Münzstapel

Die ÖVP will das Landesbudget 2013 anstatt wie üblich nach langen Beratungen im Dezember, heuer schon im Oktober vom Landtag beschliessen lassen. Hauptgrund für die plötzliche Eile dürften innerparteiliche Beweggründe sein – gemunkelt wird über den Rücktritt gleich mehrerer, amtsmüder ÖVP-Regierungsmitglieder. Vernünftige Argumente für die Vorverlegung sind bis dato jedenfalls nicht aufgetaucht.

ÖVP im Stil einer Alleinherrscherpartei!

“Ob im Oktober, November oder Dezember, wenn es ums Geld geht lässt die ÖVP niemanden mitentscheiden. Weder die Bürger noch den Koalitionspartner und schon gar nicht die anderen Gruppierungen im Landtag. Einmal mehr stellt die ÖVP unter Beweis, dass sie eine Herrscherparte und keine Partnerpartei ist”, erklärt LA Fritz Dinkhauser.

Zum Nachlesen: “Der Tiroler Landtag wird desavouiert”, Tiroler Tageszeitung, 30. August 2012

Landesbudget: Keine Phantasie, keine Ideen, keine Reformen!

Der Budgetvoranschlag 2013 der Regierung Platter ist dabei noch phantasieloser als in den vorangegangenen Jahren.

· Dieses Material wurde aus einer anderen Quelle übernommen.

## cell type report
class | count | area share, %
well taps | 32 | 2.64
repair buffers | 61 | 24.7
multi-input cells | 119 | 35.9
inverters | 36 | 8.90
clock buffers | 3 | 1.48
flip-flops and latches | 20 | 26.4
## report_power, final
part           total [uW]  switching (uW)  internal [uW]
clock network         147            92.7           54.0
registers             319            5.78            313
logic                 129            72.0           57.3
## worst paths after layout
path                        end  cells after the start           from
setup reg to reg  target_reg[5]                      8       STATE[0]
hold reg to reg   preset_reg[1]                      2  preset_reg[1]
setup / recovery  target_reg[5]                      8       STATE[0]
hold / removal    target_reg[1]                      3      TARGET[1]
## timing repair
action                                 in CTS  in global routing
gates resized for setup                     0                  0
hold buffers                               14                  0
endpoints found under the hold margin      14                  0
===== src/rtl/fp_to_int_32.sv =====
// FP32 to signed int32, one shift per cycle; latency n+1 (1 for specials), start ignored while busy.
// Truncates toward zero; FP2INT_ROUND_EN selects round-to-nearest-even on the magnitude.
module fp_to_int_32 (
  input  logic          clk,
  input  logic          reset,
  fp_to_int_32_if.slave cvt
);

  typedef enum logic [1:0] {IDLE, SHIFT, FINISH} state_t;

  state_t      state_q, state_d;
  logic [31:0] acc_q, acc_d;
  logic [4:0]  cnt_q, cnt_d;
  logic        left_q, left_d;
  logic        sign_q, sign_d;
  logic        special_q, special_d;
  logic        ovf_pend_q, ovf_pend_d;
  logic        inv_pend_q, inv_pend_d;
  logic        busy_q, busy_d;
  logic        done_q, done_d;
  logic [31:0] result_q, result_d;
  logic        overflow_q, overflow_d;
  logic        invalid_q, invalid_d;
`ifdef FP2INT_ROUND_EN
  logic        guard_q, guard_d;
  logic        sticky_q, sticky_d;
`endif

  logic        a_sign;
  logic [7:0]  a_exp;
  logic [22:0] a_man;
  logic [7:0]  a_e;
  logic [4:0]  a_n;
  logic        round_inc;
  logic [31:0] mag;

  assign a_sign = cvt.a[31];
  assign a_exp  = cvt.a[30:23];
  assign a_man  = cvt.a[22:0];

  always_comb begin
    a_e = a_exp - 8'd127;
    a_n = (a_e >= 8'd23) ? 5'(a_e - 8'd23) : 5'(8'd23 - a_e);
  end

`ifdef FP2INT_ROUND_EN
  assign round_inc = guard_q & (sticky_q | acc_q[0]);
`else
  assign round_inc = 1'b0;
`endif
  assign mag = acc_q + {31'd0, round_inc};

  always_comb begin
    state_d    = state_q;
    acc_d      = acc_q;
    cnt_d      = cnt_q;
    left_d     = left_q;
    sign_d     = sign_q;
    special_d  = special_q;
    ovf_pend_d = ovf_pend_q;
    inv_pend_d = inv_pend_q;
    busy_d     = busy_q;
    done_d     = 1'b0;
    result_d   = result_q;
    overflow_d = overflow_q;
    invalid_d  = invalid_q;
`ifdef FP2INT_ROUND_EN
    guard_d    = guard_q;
    sticky_d   = sticky_q;
`endif

    case (state_q)
      IDLE: begin
        if (cvt.start) begin
          busy_d     = 1'b1;
          overflow_d = 1'b0;
          invalid_d  = 1'b0;
          sign_d     = a_sign;
          special_d  = 1'b0;
          ovf_pend_d = 1'b0;
          inv_pend_d = 1'b0;
          cnt_d      = 5'd0;
          left_d     = 1'b0;
`ifdef FP2INT_ROUND_EN
          guard_d    = 1'b0;
          sticky_d   = 1'b0;
`endif
          // Special results are stored pre-signed in acc and bypass negation.
          if (a_exp == 8'hFF && a_man != 23'd0) begin
            acc_d      = 32'h7FFF_FFFF;
            special_d  = 1'b1;
            inv_pend_d = 1'b1;
            state_d    = FINISH;
          end else if (cvt.a == 32'hCF00_0000) begin
            acc_d     = 32'h8000_0000;
            special_d = 1'b1;
            state_d   = FINISH;
          end else if (a_exp >= 8'd158) begin
            acc_d      = a_sign ? 32'h8000_0000 : 32'h7FFF_FFFF;
            special_d  = 1'b1;
            ovf_pend_d = 1'b1;
            state_d    = FINISH;
          end else if (a_exp < 8'd127) begin
            acc_d   = 32'd0;
`ifdef FP2INT_ROUND_EN
            // 0.5 <= |a| < 1 looks like a guard bit with the fraction as sticky.
            guard_d  = (a_exp == 8'd126);
            sticky_d = (a_man != 23'd0);
`endif
            state_d = FINISH;
          end else begin
            acc_d   = {8'h00, 1'b1, a_man};
            left_d  = (a_e >= 8'd23);
            cnt_d   = a_n;
            state_d = (a_n == 5'd0) ? FINISH : SHIFT;
          end
        end
      end

      SHIFT: begin
        if (left_q) begin
          acc_d = {acc_q[30:0], 1'b0};
        end else begin
          acc_d = {1'b0, acc_q[31:1]};
`ifdef FP2INT_ROUND_EN
          guard_d  = acc_q[0];
          sticky_d = sticky_q | guard_q;
`endif
        end
        cnt_d = cnt_q - 5'd1;
        if (cnt_q == 5'd1) begin
          state_d = FINISH;
        end
      end

      FINISH: begin
        result_d   = special_q ? acc_q : (sign_q ? (32'd0 - mag) : mag);
        overflow_d = ovf_pend_q;
        invalid_d  = inv_pend_q;
        done_d     = 1'b1;
        busy_d     = 1'b0;
        state_d    = IDLE;
      end

      default: begin
        state_d = IDLE;
      end
    endcase
  end

  always_ff @(posedge clk) begin
    if (!reset) begin
      state_q    <= IDLE;
      acc_q      <= 32'd0;
      cnt_q      <= 5'd0;
      left_q     <= 1'b0;
      sign_q     <= 1'b0;
      special_q  <= 1'b0;
      ovf_pend_q <= 1'b0;
      inv_pend_q <= 1'b0;
      busy_q     <= 1'b0;
      done_q     <= 1'b0;
      result_q   <= 32'd0;
      overflow_q <= 1'b0;
      invalid_q  <= 1'b0;
`ifdef FP2INT_ROUND_EN
      guard_q    <= 1'b0;
      sticky_q   <= 1'b0;
`endif
    end else begin
      state_q    <= state_d;
      acc_q      <= acc_d;
      cnt_q      <= cnt_d;
      left_q     <= left_d;
      sign_q     <= sign_d;
      special_q  <= special_d;
      ovf_pend_q <= ovf_pend_d;
      inv_pend_q <= inv_pend_d;
      busy_q     <= busy_d;
      done_q     <= done_d;
      result_q   <= result_d;
      overflow_q <= overflow_d;
      invalid_q  <= invalid_d;
`ifdef FP2INT_ROUND_EN
      guard_q    <= guard_d;
      sticky_q   <= sticky_d;
`endif
    end
  end

  assign cvt.busy     = busy_q;
  assign cvt.done     = done_q;
  assign cvt.result   = result_q;
  assign cvt.overflow = overflow_q;
  assign cvt.invalid  = invalid_q;

endmodule
`src/rtl/dna_ascii_feeder_if.sv`:
```
// Handshake bundle between the ASCII byte source, the nucleotide feeder and
// the downstream pattern detector.
//   ch_in / ch_valid / ch_ready : ASCII character stream into the feeder
//   x_out / x_valid / x_ready   : 2-bit nucleotide code stream out of the feeder
// master = the environment (byte source plus code sink); slave = the feeder.
interface dna_ascii_feeder_if;
    logic [7:0] ch_in;
    logic       ch_valid;
    logic       ch_ready;
    logic [1:0] x_out;
    logic       x_valid;
    logic       x_ready;

    modport master (
        output ch_in, ch_valid, x_ready,
        input  ch_ready, x_out, x_valid
    );

    modport slave (
        input  ch_in, ch_valid, x_ready,
        output ch_ready, x_out, x_valid
    );
endinterface

```
`src/rtl/dna_ascii_feeder.sv`:
```
// dna_ascii_feeder: converts ASCII nucleotide characters (A/T/C/G, either case)
// into 2-bit codes (A=00, T=01, C=10, G=11) and buffers them in a small FIFO.
// Bytes that are not nucleotides are consumed, dropped and counted.
// Ports:
//   clk1      : clock, rising edge
//   rst1_n    : asynchronous active-low reset
//   flush     : synchronous clear of the FIFO contents (wins over push/pop)
//   bus       : character input and code output handshakes (slave side)
//   err       : one-cycle pulse after an invalid byte was consumed
//   fill      : FIFO occupancy, 0..DEPTH
//   bad_count : saturating count of dropped bytes
module dna_ascii_feeder #(
    parameter int DEPTH  = 4,
    parameter int ADDR_W = 2
) (
    input  logic                clk1,
    input  logic                rst1_n,
    input  logic                flush,
    dna_ascii_feeder_if.slave   bus,
    output logic                err,
    output logic [ADDR_W:0]     fill,
    output logic [7:0]          bad_count
);

    localparam logic [ADDR_W:0]   FILL_FULL_C = (ADDR_W+1)'(DEPTH);
    localparam logic [ADDR_W:0]   FILL_ONE_C  = (ADDR_W+1)'(1);
    localparam logic [ADDR_W:0]   FILL_ZERO_C = (ADDR_W+1)'(0);
    localparam logic [ADDR_W-1:0] PTR_ONE_C   = ADDR_W'(1);
    localparam logic [ADDR_W-1:0] PTR_ZERO_C  = ADDR_W'(0);

    // Returns {valid, code}; valid=0 for any byte that is not a nucleotide.
    function automatic logic [2:0] encode_char(input logic [7:0] c);
        logic [2:0] r;
        case (c)
            8'h41, 8'h61: r = 3'b100;
            8'h54, 8'h74: r = 3'b101;
            8'h43, 8'h63: r = 3'b110;
            8'h47, 8'h67: r = 3'b111;
            default:      r = 3'b000;
        endcase
        return r;
    endfunction

    logic [1:0]        mem_r [DEPTH];
    logic [ADDR_W-1:0] wr_ptr_r;
    logic [ADDR_W-1:0] rd_ptr_r;
    logic [ADDR_W:0]   fill_r;
    logic              x_valid_r;
    logic              ch_ready_r;
    logic              err_r;
    logic [7:0]        bad_count_r;

    logic [2:0]        enc_s;
    logic              accept_s;
    logic              push_s;
    logic              pop_s;
    logic              bad_s;
    logic [ADDR_W:0]   fill_next_s;
    logic [1:0]        x_out_s;

    // Handshake decode and next occupancy; flush discards the pending push/pop
    // but the byte offered this cycle is still handshaken and classified.
    always_comb begin
        enc_s       = encode_char(bus.ch_in);
        accept_s    = bus.ch_valid & ch_ready_r;
        bad_s       = accept_s & ~enc_s[2];
        push_s      = 1'b0;
        pop_s       = 1'b0;
        fill_next_s = fill_r;
        if (flush) begin
            push_s      = 1'b0;
            pop_s       = 1'b0;
            fill_next_s = FILL_ZERO_C;
        end else begin
            push_s = accept_s & enc_s[2];
            pop_s  = x_valid_r & bus.x_ready;
            if (push_s && !pop_s) begin
                fill_next_s = fill_r + FILL_ONE_C;
            end else if (!push_s && pop_s) begin
                fill_next_s = fill_r - FILL_ONE_C;
            end else begin
                fill_next_s = fill_r;
            end
        end
    end

    // FIFO storage, pointers, status flags and the invalid-byte counter.
    // ch_ready/x_valid are registered from the next occupancy so they track fill exactly.
    always_ff @(posedge clk1 or negedge rst1_n) begin
        if (!rst1_n) begin
            for (int i = 0; i < DEPTH; i++) begin
                mem_r[i] <= 2'b00;
            end
            wr_ptr_r    <= PTR_ZERO_C;
            rd_ptr_r    <= PTR_ZERO_C;
            fill_r      <= FILL_ZERO_C;
            x_valid_r   <= 1'b0;
            ch_ready_r  <= 1'b1;
            err_r       <= 1'b0;
            bad_count_r <= 8'h00;
        end else begin
            if (push_s) begin
                mem_r[wr_ptr_r] <= enc_s[1:0];
            end
            if (flush) begin
                wr_ptr_r <= PTR_ZERO_C;
                rd_ptr_r <= PTR_ZERO_C;
            end else begin
                if (push_s) begin
                    wr_ptr_r <= wr_ptr_r + PTR_ONE_C;
                end
                if (pop_s) begin
                    rd_ptr_r <= rd_ptr_r + PTR_ONE_C;
                end
            end
            fill_r     <= fill_next_s;
            x_valid_r  <= (fill_next_s != FILL_ZERO_C);
            ch_ready_r <= (fill_next_s != FILL_FULL_C);
            err_r      <= bad_s;
            if (bad_s && (bad_count_r != 8'hFF)) begin
                bad_count_r <= bad_count_r + 8'h01;
            end
        end
    end

    // Head of the FIFO, forced to 00 while empty so stale storage never shows.
    always_comb begin
        x_out_s = 2'b00;
        if (x_valid_r) begin
            x_out_s = mem_r[rd_ptr_r];
        end else begin
            x_out_s = 2'b00;
        end
    end

    assign bus.x_out    = x_out_s;
    assign bus.x_valid  = x_valid_r;
    assign bus.ch_ready = ch_ready_r;
    assign err          = err_r;
    assign fill         = fill_r;
    assign bad_count    = bad_count_r;

endmodule

```
`src/flat_wrapper.sv`:
```
// flat-port wrapper written by rule: the top's interface ports become plain ports
module dna_ascii_feeder_flat 
#(
    parameter int DEPTH  = 4,
    parameter int ADDR_W = 2
)
  (clk1, rst1_n, flush, err, fill, bad_count, bus_ch_in, bus_ch_valid, bus_x_ready, bus_ch_ready, bus_x_out, bus_x_valid);
  dna_ascii_feeder_if bus_i ();
  input  logic clk1;
  input  logic rst1_n;
  input  logic flush;
  output logic err;
  output logic [ADDR_W:0] fill;
  output logic [7:0] bad_count;
  input wire logic [$bits(bus_i.ch_in)-1:0] bus_ch_in;
  input wire logic [$bits(bus_i.ch_valid)-1:0] bus_ch_valid;
  input wire logic [$bits(bus_i.x_ready)-1:0] bus_x_ready;
  output wire logic [$bits(bus_i.ch_ready)-1:0] bus_ch_ready;
  output wire logic [$bits(bus_i.x_out)-1:0] bus_x_out;
  output wire logic [$bits(bus_i.x_valid)-1:0] bus_x_valid;
  assign bus_i.ch_in = bus_ch_in;
  assign bus_i.ch_valid = bus_ch_valid;
  assign bus_i.x_ready = bus_x_ready;
  assign bus_ch_ready = bus_i.ch_ready;
  assign bus_x_out = bus_i.x_out;
  assign bus_x_valid = bus_i.x_valid;
  dna_ascii_feeder #(.DEPTH(DEPTH), .ADDR_W(ADDR_W)) u_core (.clk1(clk1), .rst1_n(rst1_n), .flush(flush), .bus(bus_i), .err(err), .fill(fill), .bad_count(bad_count));
endmodule
```
--- src/rtl/vga_console_pkg.sv ---
// Shared constants, control codes and state encoding for the VGA text console writer.
package vga_console_pkg;

    localparam int NUM_ROWS  = 3;
    localparam int NUM_COLS  = 10;
    localparam int NUM_CHARS = NUM_ROWS * NUM_COLS;

    localparam logic [8:0] BLANK_CELL = 9'h020;

    localparam logic [6:0] CODE_BS        = 7'h08;
    localparam logic [6:0] CODE_LF        = 7'h0A;
    localparam logic [6:0] CODE_FF        = 7'h0C;
    localparam logic [6:0] CODE_CR        = 7'h0D;
    localparam logic [6:0] CODE_PRINT_MIN = 7'h20;
    localparam logic [6:0] CODE_PRINT_MAX = 7'h7E;

    typedef enum logic [1:0] {
        ST_IDLE   = 2'd0,
        ST_SCROLL = 2'd1,
        ST_CLEAR  = 2'd2
    } state_e;

endpackage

Eigene Reformvorhaben, wie eine echte Verwaltungsreform, finden sich nicht. Schwerpunkte in homöopathischen Dosen gibt es höchstens dort, wo mehr Geld vom Bund kommt. Fritz Dinkhauser: “Die Mehreinnahmen bei den Steuergeldern haben die Bürger durch die auferlegten Sparpakete selbst erwirtschaftet!”

Schuldenberg bleibt – finanzielle Tretminen sind die Gefahr!

Es bleibt dabei: Landeshauptmann Platter hat den größten Schuldenberg aller Zeiten in Tirol angehäuft und er baut ihn auch im kommenden Jahr nicht wesentlich ab. Platter hat Tirol mit rund 290 Millionen Euro verschuldet, so hoch wie noch kein Landeshauptmann vor ihm. Nicht einmal nach dem Jahrhundert-Hochwasser 2005 mit Millionenschäden ist der Schuldenstand des Landes über 200 Millionen Euro angewachsen.